Open Access Dissertation

Degree Name

Ph.D. in Chemistry



Major Professor

Gregory Boyer

Steering Committee Member

John Hassett

Steering Committee Member

David Kieber

Steering Committee Member

Kimberly Schulz

Steering Committee Member

Kelley Donaghy


Multiple areas in Lake Ontario, labeled Areas of Concern (AOCs), have experienced impairments in use due to algal blooms. Cyanobacteria are of particular concern because many species produce metabolites that are toxic to humans and animals. One method for monitoring the distribution of cyanobacteria and other phytoplankton is the measurement of in vivo pigment fluorescence. Several commercial fluorometers were evaluated for their use in a shipboard flow-through system to provide real-time continuous data on chlorophyll and phycocyanin concentrations throughout the lake.
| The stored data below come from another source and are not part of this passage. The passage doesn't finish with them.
==> job 666 <==
// ascon
module ascon
(
    input  logic         clock,            
    input  logic         reset_n,          
    input  logic         i_sys_enable,     
    input  logic         i_start,          
    input  logic         i_data_valid,     
    input  logic [ 63:0] i_data,           
    input  logic [127:0] i_key,            
    input  logic [127:0] i_nonce,          
    output logic [ 63:0] o_cipher,         
    output logic [127:0] o_tag,            
    output logic         o_valid_cipher,   
    output logic         o_done,           
    output logic         o_ready           
);
export LEC_CHECK = 0
export ABC_AREA = 1
export CAP_MARGIN = 20
export CORE_MARGIN = 2
export CORE_UTILIZATION = 72
export CTS_CLUSTER_DIAMETER = 400
export CTS_CLUSTER_SIZE = 15
export HOLD_SLACK_MARGIN = 0.29
export SLEW_MARGIN = 20
export TNS_END_PERCENT = 10
create_clock -name core_clock -period 3.45 [get_ports {clock}]
run.sh (not shown) runs the stock make flow with config.mk's settings and CLKGATE_MAP_FILE=.
==> job 5399: changes against job 666 <==
- ABC_AREA: 1 -> default
- CAP_MARGIN: 20 -> 25
- CTS_CLUSTER_DIAMETER: 400 -> 359
- CTS_CLUSTER_SIZE: 15 -> 13
- HOLD_SLACK_MARGIN: 0.29 -> default
- PLACE_DENSITY_LB_ADDON: default -> 0.27
- SETUP_SLACK_MARGIN: default -> 0.59
- TNS_END_PERCENT: 10 -> default
==> flow/constraint.sdc (replaced) <==
create_clock -name core_clock -period 4.08 [get_ports {clock}]
set_input_delay 0.8160 -clock core_clock [delete_from_list [all_inputs] [get_ports {clock}]]
set_output_delay 0.8160 -clock core_clock [all_outputs]
set_load 0.01 [all_outputs]
==> notes <==
- Job 5399 finished with timing, DRC and antenna clean. Job 666 stopped in 5_1_grt.
- Area after synthesis: job 5399 is higher than job 666 (about 2.5%).
- Against job 666, the synthesized cell count of job 5399 is lower by about 36%.
- Between job 5399 and job 666, the lower die size is in job 666 (gap about 2.5%, measured against job 666).


==> v35 <==
Starting RTL as in the previous note.
Settings: LEC_CHECK=0, CAP_MARGIN=15, CELL_PAD_IN_SITES_DETAIL_PLACEMENT=0, CORE_MARGIN=2, CORE_UTILIZATION=40, GPL_ROUTABILITY_DRIVEN=0, MIN_ROUTING_LAYER=met2, SLEW_MARGIN=15, TNS_END_PERCENT=55; clock period 10.4 ns.
==> v6 (differences from v35) <==
Settings changed: CAP_MARGIN 15 to 20, CELL_PAD_IN_SITES_DETAIL_PLACEMENT 0 to default, CORE_UTILIZATION 40 to 53, GPL_ROUTABILITY_DRIVEN 0 to default, MIN_ROUTING_LAYER met2 to default, SLEW_MARGIN 15 to 20, TNS_END_PERCENT 55 to default.
==> flow/constraint.sdc (replaced) <==
create_clock -name core_clock -period 5.85 [get_ports {clock}]
set_input_delay 1.1700 -clock core_clock [delete_from_list [all_inputs] [get_ports {clock}]]
set_output_delay 1.1700 -clock core_clock [all_outputs]
set_load 0.01 [all_outputs]
==> v18 (differences from v35) <==
Settings changed: CAP_MARGIN 15 to 20, CELL_PAD_IN_SITES_DETAIL_PLACEMENT 0 to default, CORE_UTILIZATION 40 to 70, CTS_CLUSTER_DIAMETER from default to 359, CTS_CLUSTER_SIZE from default to 13, GPL_ROUTABILITY_DRIVEN 0 to default, MIN_ROUTING_LAYER met2 to default, SETUP_SLACK_MARGIN from default to 0.4, SLEW_MARGIN 15 to 20, TNS_END_PERCENT 55 to default.
==> flow/constraint.sdc (replaced) <==
create_clock -name core_clock -period 4.2 [get_ports {clock}]
set_input_delay 0.8400 -clock core_clock [delete_from_list [all_inputs] [get_ports {clock}]]
set_output_delay 0.8400 -clock core_clock [all_outputs]
set_load 0.01 [all_outputs]
==> v9 (differences from v35) <==
Settings changed: CAP_MARGIN 15 to 20, CELL_PAD_IN_SITES_DETAIL_PLACEMENT 0 to default, CORE_UTILIZATION 40 to 71, GPL_ROUTABILITY_DRIVEN 0 to default, HOLD_SLACK_MARGIN from default to -0.09, MAX_ROUTING_LAYER from default to met4, MIN_ROUTING_LAYER met2 to default, SETUP_SLACK_MARGIN from default to 0.97, SLEW_MARGIN 15 to 20, TNS_END_PERCENT 55 to default.
==> flow/constraint.sdc (replaced) <==
create_clock -name core_clock -period 3.26 [get_ports {clock}]
set_input_delay 0.6520 -clock core_clock [delete_from_list [all_inputs] [get_ports {clock}]]
set_output_delay 0.6520 -clock core_clock [all_outputs]
set_load 0.01 [all_outputs]
==> results <==
Setup Skew: v6 0.04152 ns; v35 -; v18 0.04395 ns; v9 -
Via total after detailed routing: v6 48.66k; v35 -; v18 53.16k; v9 -
Routability congestion estimate from global placement: v6 1.061; v35 -; v18 1.141; v9 1.207
Result of the run: v6 timing/DRC/antenna clean; v35 did not finish; v18 timing/DRC/antenna clean; v9 did not finish
Failing step: v6 -; v35 global routing (5_1_grt); v18 -; v9 global routing (5_1_grt)
Summed negative setup slack over all endpoints: v6 0 ns; v35 -; v18 0 ns; v9 -
Worst EP arrival: v6 5.15 ns; v35 -; v18 4.38 ns; v9 -
FFs & Latches: v6 537; v35 -; v18 537; v9 -
Tool Warnings: v6 133; v35 -; v18 117; v9 -
Met2 wire length: v6 95860 µm; v35 -; v18 90640 µm; v9 -
Signal inverters: v6 92; v35 -; v18 92; v9 -
DRT met1 WL: v6 93200 µm; v35 -; v18 76320 µm; v9 -
Slew headroom: v6 13.73%; v35 -; v18 22.67%; v9 -
Die Ht: v6 319.5 µm; v35 367.2 µm; v18 278.6 µm; v9 276.6 µm
Iteration tally of the first detailed-router pass: v6 8; v35 -; v18 9; v9 -
Hold slack: v6 0.4980 ns; v35 -; v18 0.2607 ns; v9 -
Top layer reached by signal wires: v6 met5; v35 -; v18 met5; v9 -
Floorplan core area: v6 0.09856 mm²; v35 0.1311 mm²; v18 0.07457 mm²; v9 0.07321 mm²
TritonCTS clock tree: v6 yes; v35 -; v18 yes; v9 -
Net count reported at finish: v6 6632; v35 -; v18 6827; v9 -
Layout area overhead: v6 17.73%; v35 -; v18 18.40%; v9 -
## cpu
module cpu(clock,reset,imem_addr,imem_data,dmem_addr,dmem_we,dmem_wdata,dmem_rdata);
Size: ~2200 cells after synthesis, ~300 flip-flops, about 75 I/O pins, roughly 0.016 mm2 of cells after synthesis.
==> flow/config.mk <==
export PLATFORM = sky130hd
export DESIGN_NAME = cpu
export DESIGN_NICKNAME = cpu
export VERILOG_FILES = /design/flow/design.v
export SDC_FILE = /design/flow/constraint.sdc
export NUM_CORES = 4
export LEC_CHECK = 0
export ABC_AREA = 1
export CAP_MARGIN = 10
export CELL_PAD_IN_SITES_DETAIL_PLACEMENT = 0
export CORE_MARGIN = 2
export CORE_UTILIZATION = 70
export CTS_CLUSTER_DIAMETER = 200
export CTS_CLUSTER_SIZE = 14
export GPL_ROUTABILITY_DRIVEN = 1
export GPL_TIMING_DRIVEN = 1
export PLACE_DENSITY = 0.35
export SETUP_SLACK_MARGIN = 0.57
export SLEW_MARGIN = 10
export TNS_END_PERCENT = 55
==> flow/constraint.sdc <==
create_clock -name core_clock -period 4.0 [get_ports {clock}]
set_input_delay 0.8000 -clock core_clock [delete_from_list [all_inputs] [get_ports {clock}]]
set_output_delay 0.8000 -clock core_clock [all_outputs]
set_load 0.01 [all_outputs]
run.sh (not shown) runs the stock make flow with config.mk's settings and CLKGATE_MAP_FILE=.
The first run failed in global routing (GRT-0232).
==> flow/config.mk <==
export PLATFORM = sky130hd
export DESIGN_NAME = HandwashSensor
export DESIGN_NICKNAME = HandwashSensor
export VERILOG_FILES = /design/flow/design.v
export SDC_FILE = /design/flow/constraint.sdc
export NUM_CORES = 4
export LEC_CHECK = 0
export CAP_MARGIN = 35
export CORE_ASPECT_RATIO = 0.76
export CORE_MARGIN = 2
export CORE_UTILIZATION = 72
export CTS_CLUSTER_DIAMETER = 29
export CTS_CLUSTER_SIZE = 78
export GPL_ROUTABILITY_DRIVEN = 1
export GPL_TIMING_DRIVEN = 1
export MAX_ROUTING_LAYER = met5
export PLACE_DENSITY_LB_ADDON = 0.26
export SETUP_SLACK_MARGIN = 0.58
export SLEW_MARGIN = 0
export TNS_END_PERCENT = 20
==> flow/constraint.sdc <==
create_clock -name core_clock -period 4.68 [get_ports {clk}]
set_input_delay 0.9360 -clock core_clock [delete_from_list [all_inputs] [get_ports {clk}]]
set_output_delay 0.9360 -clock core_clock [all_outputs]
set_load 0.01 [all_outputs]
==> flow/design.v <==
module HandwashSensor(
    input clk,
    input reset,
    input acceptLeftHandDistance,
    input [15:0] leftHandDistance,
    input acceptLeftHandGain,
    input [7:0] leftHandGain,
    input acceptRightHandDistance,
    input [15:0] rightHandDistance,
    input acceptRightHandGain,
    input [7:0] rightHandGain,
    output waterOn
);
reg [15:0] leftHandDistanceHeld;
 always@(posedge clk)  begin
     if(reset)
         leftHandDistanceHeld <= 0;
     else if(acceptLeftHandDistance)
         leftHandDistanceHeld <= leftHandDistance;
     else
         leftHandDistanceHeld <= leftHandDistanceHeld;
 end
reg [7:0] leftHandGainHeld;
 always@(posedge clk)  begin
     if(reset)
         leftHandGainHeld <= 0;
     else if(acceptLeftHandGain)
         leftHandGainHeld <= leftHandGain;
     else
         leftHandGainHeld <= leftHandGainHeld;
 end
reg [15:0] rightHandDistanceHeld;
 always@(posedge clk)  begin
     if(reset)
         rightHandDistanceHeld <= 0;
     else if(acceptRightHandDistance)
         rightHandDistanceHeld <= rightHandDistance;
     else
         rightHandDistanceHeld <= rightHandDistanceHeld;
 end
reg [7:0] rightHandGainHeld;
 always@(posedge clk)  begin
     if(reset)
         rightHandGainHeld <= 0;
     else if(acceptRightHandGain)
         rightHandGainHeld <= rightHandGain;
     else
         rightHandGainHeld <= rightHandGainHeld;
 end
wire [15:0] leftHand;
 wire [23:0] leftHandDistanceHeld_Mult_leftHandGainHeld;
 DSP48_AxB dsp_leftHandDistanceHeld_Mult_leftHandGainHeld(
     .CLK(clk),
     .A({ {9{1'b0}}, leftHandDistanceHeld}),
     .B({ {10{1'b0}}, leftHandGainHeld}),
     .P(leftHandDistanceHeld_Mult_leftHandGainHeld)
 );
 reg [16:0] leftHandDistanceHeld_Mult_leftHandGainHeld_ShiftR_7;
 always@(posedge clk) begin
     if(reset)
         leftHandDistanceHeld_Mult_leftHandGainHeld_ShiftR_7 <= 0;
     else
         leftHandDistanceHeld_Mult_leftHandGainHeld_ShiftR_7 <= leftHandDistanceHeld_Mult_leftHandGainHeld >> 7;
 end
 assign leftHand = leftHandDistanceHeld_Mult_leftHandGainHeld_ShiftR_7;
wire [15:0] rightHand;
 wire [23:0] rightHandDistanceHeld_Mult_rightHandGainHeld;
 DSP48_AxB dsp_rightHandDistanceHeld_Mult_rightHandGainHeld(
     .CLK(clk),
     .A({ {9{1'b0}}, rightHandDistanceHeld}),
     .B({ {10{1'b0}}, rightHandGainHeld}),
     .P(rightHandDistanceHeld_Mult_rightHandGainHeld)
 );
 reg [16:0] rightHandDistanceHeld_Mult_rightHandGainHeld_ShiftR_7;
 always@(posedge clk) begin
     if(reset)
         rightHandDistanceHeld_Mult_rightHandGainHeld_ShiftR_7 <= 0;
     else
         rightHandDistanceHeld_Mult_rightHandGainHeld_ShiftR_7 <= rightHandDistanceHeld_Mult_rightHandGainHeld >> 7;
 end
 assign rightHand = rightHandDistanceHeld_Mult_rightHandGainHeld_ShiftR_7;
parameter threshold = 1500;
assign waterOn = leftHand != 0 && rightHand != 0 && (leftHand < threshold || rightHand < threshold);
endmodule
Design badicecream, start of the top module:
module badicecream(input         Clk,                 
                             Reset,               
                             frame_clk,           
                input [10:0]   DrawX, DrawY ,    
				input [15:0]   keycode,				  
               	output logic is_BI	,			 
				output logic [10:0] BI_X, BI_Y,
				input logic up_wall, down_wall , left_wall, right_wall,
				output logic [10:0] BI_X_Pos, BI_Y_Pos,
				output logic [5:0] BI_BlkX_Pos, BI_BlkY_Pos
              );
	enum logic[2:0] { 
					 right=3'b000, 
					 left=3'b001,
					 up=3'b010,
					 down=3'b011,
					 Halted=3'b100} Dir, Dir_in, Dir_delayed, Dir_delayed_in;
    parameter [10:0] BI_X_Corner = 11'd64;   
    parameter [10:0] BI_Y_Corner = 11'd95;   
    parameter [5:0] BI_Blk_X_Corner = 6'd1;   
    parameter [5:0] BI_Blk_Y_Corner = 6'd1;   
    parameter [10:0] BI_X_Step = 10'd1;       
    parameter [10:0] BI_Y_Step = 10'd1;       
    parameter  BI_sizeX = 6'd32;         
	parameter  BI_sizeY = 6'd48;
	logic [5:0] frame_counter, per_frame_counter;   
	logic [5:0] frame_counter_in, per_frame_counter_in;
	logic [5:0] pace_counter, pace_counter_in;
  ...
clock: 4.35 ns
lec_check: 0
abc_area: 1
cap_margin: 20
core_margin: 2
core_utilization: 59
cts_cluster_diameter: 371
cts_cluster_size: 100
setup_slack_margin: 0.2
slew_margin: 20
run.sh (not shown) runs the stock make flow with config.mk's settings and CLKGATE_MAP_FILE=.
The starting point produced a layout that fails on negative setup slack.
Rerun with:
--- a/flow/config.mk
+++ b/flow/config.mk
@@ -6,10 +6,7 @@
 export NUM_CORES = 4
 export LEC_CHECK = 0
-export ABC_AREA = 1
 export CAP_MARGIN = 20
 export CORE_MARGIN = 2
-export CORE_UTILIZATION = 59
-export CTS_CLUSTER_DIAMETER = 371
-export CTS_CLUSTER_SIZE = 100
+export CORE_UTILIZATION = 28
 export SETUP_SLACK_MARGIN = 0.2
 export SLEW_MARGIN = 20
==> flow/constraint.sdc (replaced) <==
create_clock -name core_clock -period 8.15 [get_ports {Clk}]
set_input_delay 1.6300 -clock core_clock [delete_from_list [all_inputs] [get_ports {Clk}]]
set_output_delay 1.6300 -clock core_clock [all_outputs]
set_load 0.01 [all_outputs]
After rerunning: This time the run completed with no timing, DRC or antenna violations. Synthesized area fell by 6.1%. Design area went down by 15%. Sequential share of layout area went up by 2.6 points. Global-route usage came out lower by 26 points. Flip-flop count is unchanged. Count of clock-buffer cells in the layout came out higher by 4. Non-clock buffer count came out lower by 135. Routed wire length drops by 48%. Power is lower by 46%. Via count falls by 37%. Die area climbs by 94%.
Rerun with:
--- a/flow/config.mk
+++ b/flow/config.mk
@@ -6,7 +6,9 @@
 export NUM_CORES = 4
 export LEC_CHECK = 0
+export ABC_AREA = 1
 export CAP_MARGIN = 20
 export CORE_MARGIN = 2
-export CORE_UTILIZATION = 28
+export CORE_UTILIZATION = 72
+export CTS_CLUSTER_SIZE = 100
 export SETUP_SLACK_MARGIN = 0.2
 export SLEW_MARGIN = 20
==> flow/constraint.sdc (replaced) <==
create_clock -name core_clock -period 6.28 [get_ports {Clk}]
set_input_delay 1.2560 -clock core_clock [delete_from_list [all_inputs] [get_ports {Clk}]]
set_output_delay 1.2560 -clock core_clock [all_outputs]
set_load 0.01 [all_outputs]
Effect: The changed run stopped in clock tree synthesis (4_1_cts), error DPL-0038. Synthesized cell count came out higher by about 30%. Die size goes down by about 60%. Synthesized area went up by 6.5%.
Rerun with:
--- a/flow/config.mk
+++ b/flow/config.mk
@@ -9,6 +9,5 @@
 export CAP_MARGIN = 20
 export CORE_MARGIN = 2
-export CORE_UTILIZATION = 72
-export CTS_CLUSTER_SIZE = 100
+export CORE_UTILIZATION = 62
 export SETUP_SLACK_MARGIN = 0.2
 export SLEW_MARGIN = 20
==> flow/constraint.sdc (replaced) <==
create_clock -name core_clock -period 4.29 [get_ports {Clk}]
set_input_delay 0.8580 -clock core_clock [delete_from_list [all_inputs] [get_ports {Clk}]]
set_output_delay 0.8580 -clock core_clock [all_outputs]
set_load 0.01 [all_outputs]
Effect: The new run produced a layout that fails on negative setup slack; synthesized area does not change; synthesized cell count does not change; die area goes up by 15%.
These instruments feature both single-wavelength excitation in the Turner Designs AlgaeWatch and CyanoWatch and multi-wavelength excitation in the bbe FluoroProbe. To account for cellular and instrumental variability, in vivo pigment measurements needed to be calibrated using extracted pigment concentrations. A method was developed to optimize extraction of phycocyanin from cyanobacterial cells. Extraction in phosphate buffer with freeze-thaw cycles maximized extraction percentages and minimized chlorophyll coextraction. Chlorophyll calibration curves for the AlgaeWatch were split into two separate regressions for cyanobacteria and non-cyanobacteria based on cut-off phycocyanin fluorescence values. These split curves offered a better representation of the lower fluorescent response of cyanobacteria in both a laboratory and field setting. Pigment fluorometers were deployed on Lake Ontario as part of a flow-through system for seven weeklong cruises in the offshore and six short evaluations of the nearshore. Calibration curves allowed the successful conversion of relative in vivo chlorophyll data into extracted pigment concentrations, although there were some calibration issues when pigment concentrations were low in situ. Mapping of continuous chlorophyll measurements allowed for fine-scale illustrations of phytoplankton distribution. Higher concentrations in the nearshore were associated with the spring thermocline and river outlets. Algal growth in the offshore was very patchy. These findings indicate that in vivo pigment fluorescence, as part of a flow-through system, is an effective method for monitoring phytoplankton biomass as long as the instruments are calibrated appropriately post-deployment.